Cinematic Releases: Hope and Despair: First Reformed (2018) - Reviewed

"Can God forgive us for what we've done to this world?"

Paul Schrader's newest film First Reformed (2018) is at its heart a meditation on what it means to truly have faith and the eternal clash of old ideas versus new ideas. Ethan Hawke puts in a dark and subdued performance as Reverend Toller, a pastor who is haunted by the death of his only son that passed away after enlisting in the armed forces. Toller is charge of an old church that is connected to a much bigger and modern megachurch. He gets involved with Mary (Amanda Seyfried), a pregnant women who's unstable environmental activist husband is pushing her to get an abortion. This is the catalyst for a chain of events that tests Toller's faith in God to the fullest.

The first thing that viewers will notice is the uncommonly used boxy 1.37:1 aspect ratio that Schrader utilized for the film. It's an interesting visual choice because it echos the insular and claustrophobic viewpoint of the film, since the story is told entirely from Toller's point-of-view and through his voice-over narration. Toller is keeping a diary in the film so we are privy to all his intimate thoughts and feelings. In this way we are trapped with him and can see his gradual mental decline. Another interesting aspect is there is no underscoring for two-thirds of the film (all the music is diegetic) which reinforces the quiet subtlety of the narrative.
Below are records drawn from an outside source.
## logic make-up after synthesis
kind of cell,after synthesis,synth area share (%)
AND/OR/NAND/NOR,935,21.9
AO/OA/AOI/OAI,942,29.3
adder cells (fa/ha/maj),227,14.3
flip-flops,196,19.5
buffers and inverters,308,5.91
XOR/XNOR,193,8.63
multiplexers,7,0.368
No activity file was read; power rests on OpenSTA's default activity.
--- src/rtl/score_neighbor_fetch.sv ---
// score_neighbor_fetch: issues the diag/up/left score-RAM reads for one
// Needleman-Wunsch cell and presents the three neighbour scores together.
// The optional macro SKIP_BOUNDARY_EN suppresses reads of row-0/column-0
// neighbours and substitutes their linear-gap boundary value instead.
module score_neighbor_fetch #(
    parameter int unsigned N       = 128,
    parameter int unsigned M       = 128,
    parameter int unsigned SCORE_W = 16,
    parameter int unsigned RD_LAT  = 1,
    parameter int unsigned GAP     = 2,
    parameter int unsigned IDX_W   = $clog2((N + 1 > M + 1) ? N + 1 : M + 1),
    parameter int unsigned ADDR_W  = $clog2((N + 1) * (M + 1))
) (
    input  logic               clk,
    input  logic               rst,
    input  logic               start_valid,
    output logic               start_ready,
    input  logic [IDX_W-1:0]   i,
    input  logic [IDX_W-1:0]   j,
    output logic               ram_rd_en,
    output logic [ADDR_W-1:0]  ram_addr,
    input  logic [SCORE_W-1:0] ram_rd_data,
    output logic               out_valid,
    input  logic               out_ready,
    output logic [SCORE_W-1:0] diag_score,
    output logic [SCORE_W-1:0] up_score,
    output logic [SCORE_W-1:0] left_score,
    output logic [IDX_W-1:0]   out_i,
    output logic [IDX_W-1:0]   out_j,
    output logic               err_range
);

    localparam logic [ADDR_W-1:0]  RowStride = ADDR_W'(M + 1);
    localparam logic [IDX_W-1:0]   NIdx      = IDX_W'(N);
    localparam logic [IDX_W-1:0]   MIdx      = IDX_W'(M);
    localparam logic [SCORE_W-1:0] GapW      = SCORE_W'(GAP);

    typedef enum logic [1:0] {StIdle, StIssue, StWait, StHold} state_e;

    state_e              state_q;
    logic [1:0]          slot_q;
    logic [IDX_W-1:0]    i_q, j_q;
    logic [ADDR_W-1:0]   base_q, last_addr_q;
    logic                err_q, out_valid_q;
    logic [SCORE_W-1:0]  diag_q, up_q, left_q;

    // Tag pipeline: one entry per read slot, aligned with the returning RAM data
    logic [RD_LAT-1:0]       tag_vld_q, tag_skip_q;
    logic [RD_LAT-1:0][1:0]  tag_id_q;

    logic                cap_vld, cap_skip;
    logic [1:0]          cap_id;
    logic                issue, skip_cur;
    logic                skip_diag, skip_up, skip_left;
    logic [ADDR_W-1:0]   addr_calc;
    logic [SCORE_W-1:0]  bnd_diag, bnd_up, bnd_left;

`ifdef SKIP_BOUNDARY_EN
    assign skip_diag = (i_q == '0) || (j_q == '0);
    assign skip_up   = (i_q == '0);
    assign skip_left = (j_q == '0);
`else
    assign skip_diag = 1'b0;
    assign skip_up   = 1'b0;
    assign skip_left = 1'b0;
`endif

    // Boundary scores of a linear-gap matrix: cell (r,0) or (0,c) is -(r+c)*GAP
    assign bnd_diag = (i_q == '0) ? -(SCORE_W'(j_q) * GapW) : -(SCORE_W'(i_q) * GapW);
    assign bnd_up   = -((SCORE_W'(j_q) + SCORE_W'(1)) * GapW);
    assign bnd_left = -((SCORE_W'(i_q) + SCORE_W'(1)) * GapW);

    assign issue    = (state_q == StIssue);
    assign cap_vld  = tag_vld_q[RD_LAT-1];
    assign cap_id   = tag_id_q[RD_LAT-1];
    assign cap_skip = tag_skip_q[RD_LAT-1];

    // Slot address from the registered row base; no multiplier in this path
    always_comb begin
        addr_calc = base_q + ADDR_W'(j_q);
        skip_cur  = skip_diag;
        case (slot_q)
            2'd1: begin
                addr_calc = base_q + ADDR_W'(j_q) + ADDR_W'(1);
                skip_cur  = skip_up;
            end
            2'd2: begin
                addr_calc = base_q + RowStride + ADDR_W'(j_q);
                skip_cur  = skip_left;
            end
            default: ;
        endcase
    end

    assign ram_rd_en = issue && !skip_cur;
    assign ram_addr  = ram_rd_en ? addr_calc : last_addr_q;

    // Request FSM: accept, three issue slots, wait for last return, hold result
    always_ff @(posedge clk) begin
        if (rst) begin
            state_q     <= StIdle;
            slot_q      <= '0;
            i_q         <= '0;
            j_q         <= '0;
            base_q      <= '0;
            last_addr_q <= '0;
            err_q       <= 1'b0;
            out_valid_q <= 1'b0;
        end else begin
            err_q <= 1'b0;
            if (ram_rd_en) begin
                last_addr_q <= ram_addr;
            end
            case (state_q)
                StIdle: begin
                    if (start_valid) begin
                        i_q    <= i;
                        j_q    <= j;
                        base_q <= ADDR_W'(i) * RowStride;
                        if (i >= NIdx || j >= MIdx) begin
                            err_q <= 1'b1;
                        end else begin
                            state_q <= StIssue;
                            slot_q  <= '0;
                        end
                    end
                end
                StIssue: begin
                    if (slot_q == 2'd2) begin
                        state_q <= StWait;
                        slot_q  <= '0;
                    end else begin
                        slot_q <= slot_q + 2'd1;
                    end
                end
                StWait: begin
                    if (cap_vld && cap_id == 2'd2) begin
                        state_q     <= StHold;
                        out_valid_q <= 1'b1;
                    end
                end
                StHold: begin
                    if (out_ready) begin
                        out_valid_q <= 1'b0;
                        state_q     <= StIdle;
                    end
                end
                default: state_q <= StIdle;
            endcase
        end
    end

    // Shift slot tags alongside the RAM latency and capture each returning score
    always_ff @(posedge clk) begin
        if (rst) begin
            tag_vld_q  <= '0;
            tag_skip_q <= '0;
            tag_id_q   <= '0;
            diag_q     <= '0;
            up_q       <= '0;
            left_q     <= '0;
        end else begin
            tag_vld_q[0]  <= issue;
            tag_skip_q[0] <= skip_cur;
            tag_id_q[0]   <= slot_q;
            for (int unsigned k = 1; k < RD_LAT; k++) begin
                tag_vld_q[k]  <= tag_vld_q[k-1];
                tag_skip_q[k] <= tag_skip_q[k-1];
                tag_id_q[k]   <= tag_id_q[k-1];
            end
            if (cap_vld) begin
                case (cap_id)
                    2'd0:    diag_q <= cap_skip ? bnd_diag : ram_rd_data;
                    2'd1:    up_q   <= cap_skip ? bnd_up   : ram_rd_data;
                    default: left_q <= cap_skip ? bnd_left : ram_rd_data;
                endcase
            end
        end
    end

    assign start_ready = (state_q == StIdle);
    assign out_valid   = out_valid_q;
    assign err_range   = err_q;
    assign diag_score  = diag_q;
    assign up_score    = up_q;
    assign left_score  = left_q;
    assign out_i       = i_q;
    assign out_j       = j_q;

endmodule
$ cat config.mk
export PLATFORM = sky130hd
export DESIGN_NAME = cache2w_ctrl
export DESIGN_NICKNAME = d
export VERILOG_FILES = /design/src/rtl/cache2w_pkg.sv /design/src/rtl/cache2w_tag_store.sv /design/src/rtl/cache2w_ctrl.sv
export SDC_FILE = /design/constraint.sdc
export NUM_CORES = 1
export LEC_CHECK = 0
export CORE_UTILIZATION = 50
export CTS_BUF_LIST = sky130_fd_sc_hd__clkbuf_8
export CTS_CLUSTER_DIAMETER = 30
export CTS_CLUSTER_SIZE = 10
export DETAILED_ROUTE_END_ITERATION = 10
export GPL_ROUTABILITY_DRIVEN = 0
export PLACE_DENSITY = 0.75
export SYNTH_ARGS = -nofsm -noshare
export SYNTH_HDL_FRONTEND = slang
export SYNTH_HIERARCHICAL = 1
export SYNTH_SLANG_ARGS = --single-unit
export TNS_END_PERCENT = 30
$ cat constraint.sdc
create_clock -name clk -period 5 [get_ports clk]
set_input_delay 1 -clock clk [delete_from_list [all_inputs] [get_ports clk]]
set_output_delay 1 -clock clk [all_outputs]
set_load 0.005 [all_outputs]
$ cat src/rtl/cache2w_pkg.sv
// Shared definitions for the 2-way set-associative cache controller:
// address field positions, geometry, FSM state encoding and a block-address helper.
package cache2w_pkg;

   localparam int ADDR_W   = 10;
   localparam int TAG_W    = 5;
   localparam int SETS     = 2;
   localparam int WAYS     = 2;
   localparam int STAT_W   = 16;

   // Byte address layout: tag=[9:5], set=[4], word=[3:2], byte=[1:0]
   localparam int TAG_LSB  = 5;
   localparam int SET_BIT  = 4;
   localparam int WORD_LSB = 2;

   typedef enum logic [2:0] {
      ST_IDLE      = 3'd0,
      ST_LOOKUP    = 3'd1,
      ST_WRITEBACK = 3'd2,
      ST_ALLOCATE  = 3'd3,
      ST_RESPOND   = 3'd4
   } state_t;

   // Block-aligned memory address built from a tag and a set index.
   function automatic logic [ADDR_W-1:0] block_addr(input logic [TAG_W-1:0] tag, input logic set);
      return {tag, set, 4'b0000};
   endfunction

endpackage

$ cat src/rtl/cache2w_tag_store.sv
// Metadata store for the 2-way cache: valid/dirty/tag per way and one LRU bit per set.
// Lookup is purely combinational on the presented set/tag; updates take effect on the clock edge.
module cache2w_tag_store
   import cache2w_pkg::*;
(
   input  logic             clk,
   input  logic             rst_n,
   input  logic             i_set,
   input  logic [TAG_W-1:0] i_tag,
   output logic             o_hit,
   output logic             o_hit_way,
   output logic             o_victim_way,
   output logic             o_victim_dirty,
   output logic [TAG_W-1:0] o_victim_tag,
   input  logic             i_upd_way,
   input  logic             i_clean_en,
   input  logic             i_fill_en,
   input  logic             i_touch_en,
   input  logic             i_touch_dirty
);

   logic [SETS-1:0][WAYS-1:0]            r_valid;
   logic [SETS-1:0][WAYS-1:0]            r_dirty;
   logic [SETS-1:0][WAYS-1:0][TAG_W-1:0] r_tag;
   logic [SETS-1:0]                      r_lru;
   logic [WAYS-1:0]                      w_match;

   genvar gi;
   generate
      for (gi = 0; gi < WAYS; gi++) begin : g_match
         assign w_match[gi] = r_valid[i_set][gi] && (r_tag[i_set][gi] == i_tag);
      end
   endgenerate

   // Hit resolution (way0 preferred) and victim choice (first invalid way, else LRU).
   always_comb begin
      o_hit        = |w_match;
      o_hit_way    = ~w_match[0];
      if (!r_valid[i_set][0])
         o_victim_way = 1'b0;
      else if (!r_valid[i_set][1])
         o_victim_way = 1'b1;
      else
         o_victim_way = r_lru[i_set];
      o_victim_dirty = r_valid[i_set][o_victim_way] && r_dirty[i_set][o_victim_way];
      o_victim_tag   = r_tag[i_set][o_victim_way];
   end

   // Metadata updates: writeback clears dirty, refill installs a clean line, access updates LRU/dirty.
   always_ff @(posedge clk or negedge rst_n) begin
      if (!rst_n) begin
         r_valid <= '0;
         r_dirty <= '0;
         r_tag   <= '0;
         r_lru   <= '0;
      end else begin
         if (i_clean_en)
            r_dirty[i_set][i_upd_way] <= 1'b0;
         if (i_fill_en) begin
            r_tag[i_set][i_upd_way]   <= i_tag;
            r_valid[i_set][i_upd_way] <= 1'b1;
            r_dirty[i_set][i_upd_way] <= 1'b0;
         end
         if (i_touch_en) begin
            r_lru[i_set] <= ~i_upd_way;
            if (i_touch_dirty)
               r_dirty[i_set][i_upd_way] <= 1'b1;
         end
      end
   end

endmodule

$ cat src/rtl/cache2w_ctrl.sv
// Sequencing controller for the 2-way write-back cache: request capture, lookup,
// victim writeback, refill and response, plus saturating hit/miss statistics.
module cache2w_ctrl
   import cache2w_pkg::*;
(
   input  logic              clk,
   input  logic              rst_n,
   input  logic              cpu_req,
   input  logic              cpu_read_write,
   input  logic [ADDR_W-1:0] cpu_address,
   output logic              cpu_ready,
   output logic              hit,
   output logic              arr_set,
   output logic              arr_way,
   output logic [1:0]        arr_word,
   output logic              arr_wr_en,
   output logic              arr_fill_en,
   output logic              mem_req,
   output logic              mem_read_write,
   output logic [ADDR_W-1:0] mem_address,
   input  logic              mem_ready,
   output logic [STAT_W-1:0] stat_hits,
   output logic [STAT_W-1:0] stat_misses
);

   state_t                   r_state;
   state_t                   w_state_next;
   logic                     r_rw;
   logic [ADDR_W-1:WORD_LSB] r_addr;
   logic                     r_hit;
   logic                     r_way;
   logic [TAG_W-1:0]         r_vtag;
   logic [STAT_W-1:0]        r_stat_hits;
   logic [STAT_W-1:0]        r_stat_misses;

   logic                     w_set;
   logic [TAG_W-1:0]         w_tag;
   logic                     w_hit;
   logic                     w_hit_way;
   logic                     w_victim_way;
   logic                     w_victim_dirty;
   logic [TAG_W-1:0]         w_victim_tag;
   logic                     w_clean_en;
   logic                     w_fill_en;
   logic                     w_touch_en;
   logic                     w_unused;

   // Byte-lane bits are not needed: the data array handles the byte itself.
   assign w_unused    = ^cpu_address[WORD_LSB-1:0];
   assign w_set       = r_addr[SET_BIT];
   assign w_tag       = r_addr[ADDR_W-1:TAG_LSB];
   assign stat_hits   = r_stat_hits;
   assign stat_misses = r_stat_misses;

   cache2w_tag_store u_tags (
      .clk            (clk),
      .rst_n          (rst_n),
      .i_set          (w_set),
      .i_tag          (w_tag),
      .o_hit          (w_hit),
      .o_hit_way      (w_hit_way),
      .o_victim_way   (w_victim_way),
      .o_victim_dirty (w_victim_dirty),
      .o_victim_tag   (w_victim_tag),
      .i_upd_way      (r_way),
      .i_clean_en     (w_clean_en),
      .i_fill_en      (w_fill_en),
      .i_touch_en     (w_touch_en),
      .i_touch_dirty  (r_rw)
   );

   // State register plus request/lookup capture and statistics.
   always_ff @(posedge clk or negedge rst_n) begin
      if (!rst_n) begin
         r_state       <= ST_IDLE;
         r_rw          <= 1'b0;
         r_addr        <= '0;
         r_hit         <= 1'b0;
         r_way         <= 1'b0;
         r_vtag        <= '0;
         r_stat_hits   <= '0;
         r_stat_misses <= '0;
      end else begin
         r_state <= w_state_next;
         if (r_state == ST_IDLE && cpu_req) begin
            r_rw   <= cpu_read_write;
            r_addr <= cpu_address[ADDR_W-1:WORD_LSB];
         end
         if (r_state == ST_LOOKUP) begin
            r_hit  <= w_hit;
            r_way  <= w_hit ? w_hit_way : w_victim_way;
            r_vtag <= w_victim_tag;
         end
         if (r_state == ST_RESPOND) begin
            if (r_hit && r_stat_hits != '1)
               r_stat_hits <= r_stat_hits + STAT_W'(1);
            if (!r_hit && r_stat_misses != '1)
               r_stat_misses <= r_stat_misses + STAT_W'(1);
         end
      end
   end

   // Next-state decode and all strobes; outputs are quiet unless a state drives them.
   always_comb begin
      w_state_next   = r_state;
      cpu_ready      = 1'b0;
      hit            = 1'b0;
      arr_set        = 1'b0;
      arr_way        = 1'b0;
      arr_word       = 2'b00;
      arr_wr_en      = 1'b0;
      arr_fill_en    = 1'b0;
      mem_req        = 1'b0;
      mem_read_write = 1'b0;
      mem_address    = '0;
      w_clean_en     = 1'b0;
      w_fill_en      = 1'b0;
      w_touch_en     = 1'b0;
      case (r_state)
         ST_IDLE: begin
            if (cpu_req)
               w_state_next = ST_LOOKUP;
         end
         ST_LOOKUP: begin
            arr_set = w_set;
            if (w_hit)
               w_state_next = ST_RESPOND;
            else if (w_victim_dirty)
               w_state_next = ST_WRITEBACK;
            else
               w_state_next = ST_ALLOCATE;
         end
         ST_WRITEBACK: begin
            mem_req        = 1'b1;
            mem_read_write = 1'b1;
            mem_address    = block_addr(r_vtag, w_set);
            arr_set        = w_set;
            arr_way        = r_way;
            if (mem_ready) begin
               w_clean_en   = 1'b1;
               w_state_next = ST_ALLOCATE;
            end
         end
         ST_ALLOCATE: begin
            mem_req     = 1'b1;
            mem_address = block_addr(w_tag, w_set);
            arr_set     = w_set;
            arr_way     = r_way;
            if (mem_ready) begin
               arr_fill_en  = 1'b1;
               w_fill_en    = 1'b1;
               w_state_next = ST_RESPOND;
            end
         end
         ST_RESPOND: begin
            cpu_ready    = 1'b1;
            hit          = r_hit;
            arr_set      = w_set;
            arr_way      = r_way;
            arr_word     = r_addr[WORD_LSB+1:WORD_LSB];
            arr_wr_en    = r_rw;
            w_touch_en   = 1'b1;
            w_state_next = ST_IDLE;
         end
         default: w_state_next = ST_IDLE;
      endcase
   end

endmodule

== Yosys cells after proc, flatten, opt, wreduce, memory -nomap -nowiden ==
Cells that the tools add are included.
Cells by class
  add/sub/neg operators: 2
  magnitude comparators: 5
  equality and inequality tests: 11
  muxes and demuxes: 51
  bitwise logic cells: 7
  reduce and logical (&&, ||, !) cells: 17
Operator list (number)
  16-bit by 1-bit adder with 16-bit output, second input constant: 2
  16-bit inequality test, second input constant: 2
  10-bit two-way mux: 3
  1-bit two-way mux: 22
  20-bit bitwise mux: 1
  10-bit one-hot mux with 2 select lines: 1
  4-bit two-way mux: 4
  5-bit two-way mux: 3
  2-bit two-way mux: 6
  3-bit two-way mux: 4
  3-bit one-hot mux with 4 select lines: 1
  10-bit demux with 1-bit select: 1
  5-bit equality test: 2
  4-bit bitwise AND: 2
  1-bit logical AND: 8
  4-bit OR: 2
  3-bit by 2-bit equality test with 1-bit output, second input constant: 2
  1-bit by 2-bit less-than comparator with 1-bit output, second input constant: 3
  2-bit inequality test, second input constant: 3
  5-bit demux with 1-bit select: 1
  4-bit inverter: 1
  2-bit AND reduction: 2
  2-bit OR reduction: 2
  4-bit OR reduction: 1
  11 further kinds: 14
Storage, ports and cells
  register bits after elaboration: 81
  output and inout port bits: 52
  word-level logic and storage cells: 110

== Logic depth before layout (Yosys ltp) ==
Gate-level depths: netlist (run 1).
  depth in word-level cells: 14
  mapped depth: 10
  depth with buffers taken out: 7

== Hierarchy ==
Netlist (run 1), hierarchy kept.
By module, submodules not included
  cache2w_ctrl: times used 1, cells each 235, area an instance 2585.0 um2, sequential area each 1276.2 um2
  cache2w_tag_store: times used 1, cells each 127, area an instance 1636.6 um2, sequential area each 750.7 um2

== Worst setup path before layout (run 1) ==
Ideal clock, no wire load.
  kind: in2out
  start: input mem_ready
  end: output arr_fill_en
  arrival time: 1.407 ns
  required time: 4.000 ns
  slack: 2.593 ns
  cell stages on the path: 2
  path buffers: 0
  cells stage by stage: nand2_1 -> nor2_1
On the way
  longest elaborated chain between the ends: 2
RTL lines
  start: declaration: line cache2w_ctrl.sv:21  | input logic mem_ready,
  1-bit two-way mux: line cache2w_ctrl.sv:149  | if (mem_ready) begin
  1-bit two-way mux: line cache2w_ctrl.sv:119  | case (r_state)
  end: declaration: line cache2w_ctrl.sv:17  | output logic arr_fill_en,
No other way between the ends.

== Final worst setup path (run 1) ==
  start: register r_state[0]
  end: output hit
On the way
  longest elaborated chain between the ends: 2
RTL lines
  start: declaration: line cache2w_ctrl.sv:26  | state_t r_state;
  start signal: assignment: line cache2w_ctrl.sv:84  | r_state <= w_state_next;
  3-bit equality test: line cache2w_ctrl.sv:119
  1-bit two-way mux: line cache2w_ctrl.sv:119
  end: declaration: line cache2w_ctrl.sv:12  | output logic hit,
No other way between the ends.

==> flow_results.org, run 1 <==
** Synth
- In the synthesized netlist the dominant register cell turns out to be sky130_fd_sc_hd__dfrtp_1.
- Post-synth design cell area :: 4220 um2
- Number of storage elements in the synthesis netlist :: 81
- Per-instance average area after synthesis :: 11.7 um2
- Proportion of synthesized flip-flops having asynchronous set or reset :: 1.00
- Of the synthesized area, sequential elements account for 0.480.
- The largest total area in the synthesized netlist belongs to sky130_fd_sc_hd__dfrtp_1.
- Synthesis handed over a netlist of 362 instances.
- Count of synthesis-stage warnings from yosys :: 6
- Counting flops with a built-in enable in the synthesized netlist gives 0.
- Cell types occupying the most area after synthesis :: sky130_fd_sc_hd__dfrtp_1 (48%), sky130_fd_sc_hd__mux2_2 (9.3%), sky130_fd_sc_hd__xor2_1 (6.4%)
- Counting distinct cell types in the post-synthesis netlist gives 54.
- The share of synthesized area in the top cell type comes to 0.480.

** Floorplan
- In this run the horizontal extent of the chip is 93.9 um.
- The die covers 8810 um2.
- # rows :: 33
- Number of top-level design ports :: 67
- The initial utilization of the core area, before any placement, comes to 0.516.
- Floorplan core area :: 8180 um2
- Height of the chip :: 93.9 um

** Final layout
- Fin util :: 0.619
- Summing all non-filler instances in the final layout gives an area of 5060 um2.
- Leaving out fill and tap cells, the most frequent cells in the layout are sky130_fd_sc_hd__dfrtp_1 (81), sky130_fd_sc_hd__clkdlybuf4s50_1 (59), sky130_fd_sc_hd__mux2_2 (35).
- Across the whole layout, storage elements account for 2030 um2.
- Fraction of final layout cells with drive strength greater than 1 :: 0.189
- Excluding fillers, the count of instances in the completed layout stands at 529.
- The layout has 676 filler cells.
- Number of inserted diodes :: 0
- The library cell used most frequently in the layout, excluding fill and tap cells, is sky130_fd_sc_hd__dfrtp_1.
- Combined area of the multi-input logic cells :: 2040 um2
- Growth of design area from synthesis to finish :: 19.8%
- Final net count :: 436

** Routing
- Wire length after detailed routing :: 8.26 mm
- In this run, the number of DRC markers left after iteration 0 of detailed routing was 173.
- After detailed routing, the number of vias per cell comes to 5.50.
- Average wire per cell in the routed design :: 15.6 um
- The first detailed-routing pass took 7 iterations.
- Antenna Nets Post-Route :: 0
- After detailed routing, the number of remaining DRC violations is 2.
- Routed via count :: 2,911

** Clocking
- After clock tree synthesis, the repair step resized 0 gates.
- The H-tree generated during clock tree synthesis spans 3 levels.
- Count of hold buffers inserted by post-cts repair :: 0
- Clock tree root driver cell :: sky130_fd_sc_hd__clkbuf_8
- CTS tree :: built
- The clock drives 81 sinks.
- After clock tree synthesis, the clock-pin slew on the worst setup and hold paths is 80 ps.
- No sink is reached through more buffers than the 2 on the longest clock path.
- For the worst-skew pair, the clock arrives at the later sink with an insertion delay of 350 ps.
- Setup Buffers After CTS :: 0
- Num CTS Buffers :: 9

** STA
- Worst-case clock skew :: 7.03 ps
- Tightest hold margin :: 469 ps
- In this run the tightest slew margin relative to its limit is 0.343.
- Total negative slack for setup checks :: 0 ps
- Max-slew violations :: 0
- The worst path meets setup with 1320 ps of slack.
- Setup violations remaining at the end of the flow were counted as 0.
- Setup repair after global routing missed its margin :: false
- Dividing the final minimum period by the clock period gives 0.736.
- The final-report hold violation count was 0.
- Slew at the pin with the worst max-slew slack :: 985 ps
- Highest clock frequency the design can meet :: 272 MHz
- The worst path in the final design needs a cycle of 3680 ps, including I/O delays and setup.

** Global route
- Number of antenna violations at the first check in global routing :: 0
- All-layer global routing usage :: 0.204
- Via count of the first global-routing pass :: 2,815
- For this run the aggregate overflow at the end of global routing stands at 0.
- The first global-routing pass estimated 13.7 mm of wire.
- Pin count of the biggest net entering global routing :: 82

** Pwr
- Leak Pwr :: 2.22 nW
- After layout, the design draws a total of 2.56 mW.
- Power spread over the standard cell area amounts to 505 nW/um2.
- IR analysis of the VDD net gives a maximum drop of 207 uV.

** Placed design
- Counting tap cells, the placed design contains a total of 513 instances.
- Area after DPL :: 4860 um2
- Worst setup slack after placement :: 1360 ps
- Number of buffers inserted by port buffering :: 60
- The HPWL after detailed placement is 5.63 mm.

** Setup path
- The critical path is of the reg -> out type.
- Type of element launching the critical path :: flop
- At the worst endpoint, the arrival time is 2680 ps.
- STA classifies the critical path endpoint as an output port.
- Along the worst path, the maximum fanout reaches 14.
- Worst Path Required :: 4000 ps

** Outcome
- Result of the run :: finished, violations left
- The checks that failed: design-rule violations.

** Hold path
- The min-delay analysis places its worst path in the category reg -> reg.

** Job
- Number of max-cap violations :: 0
[power breakdown]
part	internal, mW	switching [mW]	leakage [nW]
Clock	0.235	0.248	0.0966
Combinational	0.561	0.429	1.08
Sequential	0.855	0.227	1.05
[cells by family (layout without fill, tap and decap cells)]
family / count (synthesis) / count (layout) / synth area share
and+or+nand+nor: 122 / 122 / 0.184
DFF: 81 / 81 / 0.480
muxes: 56 / 56 / 0.158
xor gates and xnor gates: 42 / 42 / 0.0871
AOI/OAI and AO/OA: 29 / 29 / 0.0436
buffers and inverters: 29 / 88 / 0.0403
adders and majority gates: 2 / 2 / 0.00593
other: 1 / 4 / 0.000888
[state kept, by name, summed over array words and instances, names as in the netlist]
| register | count |
|---|---|
| r_addr | 8 |
| r_vtag | 5 |
| r_rw | 1 |
| r_hit | 1 |
| u_tags/r_valid | 4 |
| r_state | 3 |
| u_tags/r_tag | 20 |
| r_way | 1 |
| u_tags/r_dirty | 4 |
| u_tags/r_lru | 2 |
| stat_hits | 16 |
| stat_misses | 16 |
[worst max-delay path, stage by stage (launching register included)]
cell                              delay, ps
sky130_fd_sc_hd__dfrtp_1                610
sky130_fd_sc_hd__or3b_1                 610
sky130_fd_sc_hd__inv_2                  170
sky130_fd_sc_hd__nand2_1                250
sky130_fd_sc_hd__inv_1                  160
sky130_fd_sc_hd__clkdlybuf4s50_1        520
[per-layer routing]
layer  track usage  wire, um  vias to the layer above
met3        0.0413       343                        7
met5             0         0                        -
li1              -         -                     1389
met4        0.0731        74                        0
met2         0.314      3880                       61
met1         0.285      3960                     1454
[synth_stat cells, drive strengths merged (3+ instances only)]
master	n
dfrtp	81
mux2	36
xor2	31
nor2	19
nand2	18
buf	16
mux2i	15
nor3	15
nand3	13
nor4	13
o21ai	13
nand4	11
xnor2	11
nand2b	10
inv	8
clkbuf	5
mux4	5
a21oi	4
and2	4
nor3b	4
and3	3
o31ai	3
[path summary, 6_finish.rpt]
kind	slack, ps	cells past startpoint	endpoint	from
setup / recovery	1320	5	hit	r_state[0]
hold / removal	470	1	u_tags/r_valid[0]	u_tags/r_valid[0]
setup reg to reg	2520	7	stat_hits[10]	r_state[0]
hold reg to reg	470	1	u_tags/r_valid[0]	u_tags/r_valid[0]
max in group asynchronous	3560	1	stat_misses[11]	rst_n
min in group asynchronous	790	1	r_addr[5]	rst_n
[cell type report]
class / count / share of cell area
multi-input combinational: 255 / 0.404
clock inverter: 7 / 0.0151
timing repair buffer: 64 / 0.124
sequential: 81 / 0.401
inverter: 8 / 0.00594
clock buffer: 9 / 0.0245
tap: 105 / 0.0260
Note: power is estimated with default switching activity, not from simulation.
==> inputs of run 2 (changes only) <==
PLACE_DENSITY = 0.78   (was 0.75)
clock period = 3.1 ns   (was 5 ns; I/O delays follow)
==> run 2 against run 1 <==
  * The run still ends with design-rule violations left
  * Via count is 2.4% higher
  * Final area is 1.0% higher
  * Total power is 64% higher
  * Cell count is 0.95% higher
  * Non-clock buffer count is 5 higher
  * Highest routed layer unchanged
This is a slow burn film, and it take its time developing Toller and his spiritual crisis. There is a lot of focus on the destruction of the environment through Toller's interactions with the troubled activist, and this is a direct parallel to how he treats his own body as he ignores serious medical symptoms and self-medicates with large amounts of alcohol. As his body degrades so does his mental condition, and he finds himself questioning the church's political motives. There is a lot of theological sparring in this film, with characters quoting Bible verses at each other to try and make a point. This formalist approach to the narrative takes a hard right into more stylized imagery in the third act which is as breathtaking as it is surprising.

First Reformed is a hard film to pin down as it travels to many varied places story-wise and has some tone-shifting in the latter half. Despite how dark it gets, there is a ray of hope that keeps it from becoming too oppressive. Toller himself emphasizes this dichotomy when counseling the husband saying: "It is our human duty to hold despair and hope together and not let either eclipse the other."